1. ## Mods Help

Hey guys, havin trouble with this question

Using Euclids Algorithm, to find integers x and y satisfying 1127$\displaystyle x$ + 2568$\displaystyle y$ = 1, find solutions of

1. 1127$\displaystyle c$ = 127 (mod 3568)

Note: From using Euclids Algorithm, i got the equation 1 = 1431 $\displaystyle \times$ 1127 - 452 $\displaystyle \times$ 3568..

Any help much appreciated..

2. Originally Posted by jvignacio
Hey guys, havin trouble with this question

Using Euclids Algorithm, to find integers x and y satisfying 1127$\displaystyle x$ + 2568$\displaystyle y$ = 1, find solutions of

1. 1127$\displaystyle c$ = 127 (mod 3568)

Note: From using Euclids Algorithm, i got the equation 1 = 1431 $\displaystyle \times$ 1127 - 452 $\displaystyle \times$ 3568..

Any help much appreciated..
This means that $\displaystyle 1431 \times 1127 \cong 1 \text{ mod } 3568$. What can you multiply $\displaystyle 1431 \times 1127$ by to get $\displaystyle 127$? What does this mean $\displaystyle c$ is?

3. Originally Posted by Swlabr
This means that $\displaystyle 1431 \times 1127 \cong 1 \text{ mod } 3568$. What can you multiply $\displaystyle 1431 \times 1127$ by to get $\displaystyle 127$? What does this mean $\displaystyle c$ is?
So its like

$\displaystyle 1127 \times c \cong 127 \text{ mod } 3568$

which means 3568 + 127 = 3695, so theres a NUMBER (c) that 1127 multiplies by that equals 3695?

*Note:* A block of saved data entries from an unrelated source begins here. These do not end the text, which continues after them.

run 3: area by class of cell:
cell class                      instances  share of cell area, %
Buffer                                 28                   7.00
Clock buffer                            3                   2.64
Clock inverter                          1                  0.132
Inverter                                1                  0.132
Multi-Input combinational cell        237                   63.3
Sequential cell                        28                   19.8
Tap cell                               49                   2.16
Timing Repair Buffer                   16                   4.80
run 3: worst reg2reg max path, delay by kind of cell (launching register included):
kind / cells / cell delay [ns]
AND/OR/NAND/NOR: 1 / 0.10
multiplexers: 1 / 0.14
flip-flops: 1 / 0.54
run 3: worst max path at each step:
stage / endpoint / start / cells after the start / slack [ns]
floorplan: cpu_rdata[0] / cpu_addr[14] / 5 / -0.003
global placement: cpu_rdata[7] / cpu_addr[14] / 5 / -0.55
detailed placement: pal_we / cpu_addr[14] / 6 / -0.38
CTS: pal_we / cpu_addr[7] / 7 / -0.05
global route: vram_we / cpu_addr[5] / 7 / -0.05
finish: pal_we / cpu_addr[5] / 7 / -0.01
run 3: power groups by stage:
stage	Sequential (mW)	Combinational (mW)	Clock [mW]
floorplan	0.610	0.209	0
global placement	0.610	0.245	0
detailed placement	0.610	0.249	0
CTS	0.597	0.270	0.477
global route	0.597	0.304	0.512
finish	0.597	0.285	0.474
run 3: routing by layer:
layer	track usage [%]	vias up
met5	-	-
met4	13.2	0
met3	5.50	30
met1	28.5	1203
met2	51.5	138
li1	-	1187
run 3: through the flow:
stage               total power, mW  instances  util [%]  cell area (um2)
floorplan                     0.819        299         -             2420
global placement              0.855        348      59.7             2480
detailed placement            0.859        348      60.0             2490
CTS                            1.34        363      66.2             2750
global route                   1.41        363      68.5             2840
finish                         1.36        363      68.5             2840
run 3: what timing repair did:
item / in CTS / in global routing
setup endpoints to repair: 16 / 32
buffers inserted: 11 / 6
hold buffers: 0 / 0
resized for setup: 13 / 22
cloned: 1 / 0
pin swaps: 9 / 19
File: src/rtl/flg_pkg.sv
package flg_pkg;

    localparam int unsigned WORD_W = 32;

    typedef enum logic [1:0] {
        SZ_BYTE     = 2'b00,
        SZ_HALF     = 2'b01,
        SZ_WORD     = 2'b10,
        SZ_WORD_ALT = 2'b11
    } size_e;

    typedef enum logic {
        OP_ADD = 1'b0,
        OP_SUB = 1'b1
    } op_e;

    // Positions in the flag image
    localparam int unsigned POS_CARRY  = 0;
    localparam int unsigned POS_PARITY = 2;
    localparam int unsigned POS_NIBBLE = 4;
    localparam int unsigned POS_ZERO   = 6;
    localparam int unsigned POS_SIGN   = 7;
    localparam int unsigned POS_OVFL   = 11;
    localparam int unsigned IMG_W      = 32;

    typedef struct packed {
        logic ovfl;
        logic sign;
        logic zero;
        logic nibble;
        logic parity;
        logic carry;
    } flags_t;

    // Raw per-size view of the adder
    typedef struct packed {
        logic msb;
        logic c_top_in;
        logic c_top_out;
    } view_t;

    function automatic logic even_ones(input logic [7:0] v);
        return ~^v;
    endfunction

    function automatic int unsigned size_index(input size_e s);
        case (s)
            SZ_BYTE: return 0;
            SZ_HALF: return 1;
            default: return 2;
        endcase
    endfunction

endpackage

File: src/rtl/flg_addsub.sv
module flg_addsub
    import flg_pkg::*;
#(
    parameter int unsigned W = WORD_W
) (
    input  logic [W-1:0] a,
    input  logic [W-1:0] b,
    input  op_e          op,
    input  logic         cin,
    output logic [W-1:0] sum,
    output logic [W:0]   carries   // carries[i] = carry into bit i
);

    logic [W-1:0] b_eff;
    logic         is_sub;

    assign is_sub     = (op == OP_SUB);
    assign b_eff      = is_sub ? ~b : b;
    assign carries[0] = is_sub ? ~cin : cin;

    for (genvar i = 0; i < W; i++) begin : g_bit
        logic p_i;
        assign p_i            = a[i] ^ b_eff[i];
        assign sum[i]         = p_i ^ carries[i];
        assign carries[i + 1] = (a[i] & b_eff[i]) | (p_i & carries[i]);
    end

endmodule

File: src/rtl/flg_size_view.sv
module flg_size_view
    import flg_pkg::*;
#(
    parameter int unsigned W = WORD_W
) (
    input  logic [W-1:0] sum,
    input  logic [W:0]   carries,
    input  size_e        size,
    input  op_e          op,
    output logic [W-1:0] result,
    output flags_t       flags
);

    localparam int unsigned NUM_SZ = 3;
    localparam int unsigned BYTE_W = W / 4;
    localparam int unsigned HALF_W = W / 2;

    logic [W-1:0] cand_res  [NUM_SZ];
    view_t        cand_view [NUM_SZ];
    view_t        view;
    logic         is_sub;

    for (genvar k = 0; k < NUM_SZ; k++) begin : g_size
        localparam int unsigned LW = (k == 0) ? BYTE_W : (k == 1) ? HALF_W : W;
        localparam logic [W-1:0] MASK = {W{1'b1}} >> (W - LW);
        assign cand_res[k]            = sum & MASK;
        assign cand_view[k].msb       = sum[LW-1];
        assign cand_view[k].c_top_in  = carries[LW-1];
        assign cand_view[k].c_top_out = carries[LW];
    end

    assign is_sub = (op == OP_SUB);

    always_comb begin
        result = cand_res[size_index(size)];
        view   = cand_view[size_index(size)];
        flags.carry  = view.c_top_out ^ is_sub;
        flags.ovfl   = view.c_top_in ^ view.c_top_out;
        flags.sign   = view.msb;
        flags.zero   = (result == '0);
        flags.nibble = carries[4] ^ is_sub;
        flags.parity = even_ones(result[7:0]);
    end

endmodule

4. Originally Posted by jvignacio
So its like

$\displaystyle 1127 \times c \cong 127 \text{ mod } 3568$

which means 3568 + 127 = 3695, so theres a NUMBER (c) that 1127 multiplies by that equals 3695?
I'm a tad confused about what you are saying, although I suspect you are a tad confused about what $\displaystyle a \equiv b \text{ mod }n$ means. If $\displaystyle n \mid (a-b)$ then we write that $\displaystyle a \equiv b \text{ mod }n$. It is division, not equality. This is, essentially, just notation. So here you have that $\displaystyle 1127 \times c \equiv 127 \text{ mod } 3568$, which means that $\displaystyle 3568 \mid (1127 \times c - 127)$ but this is very inconvenient to work with, so it is better to stick to the modulo notation.

Modulo arithmetic is nice. Everything you want to work works. What we want to use here is that if $\displaystyle a \equiv b \text{ mod }n$ then $\displaystyle ac \equiv bc \text{ mod }n$ (This holds as $\displaystyle a \equiv b \text{ mod }n \Rightarrow n \mid a-b \Rightarrow n \mid c(a-b) \Rightarrow ac \equiv bc \text{ mod }n$). For example, $\displaystyle 2 \equiv 7 \text{ mod }5$ and so $\displaystyle 6 \equiv 21 \text{ mod }5$ (multiplying by 3).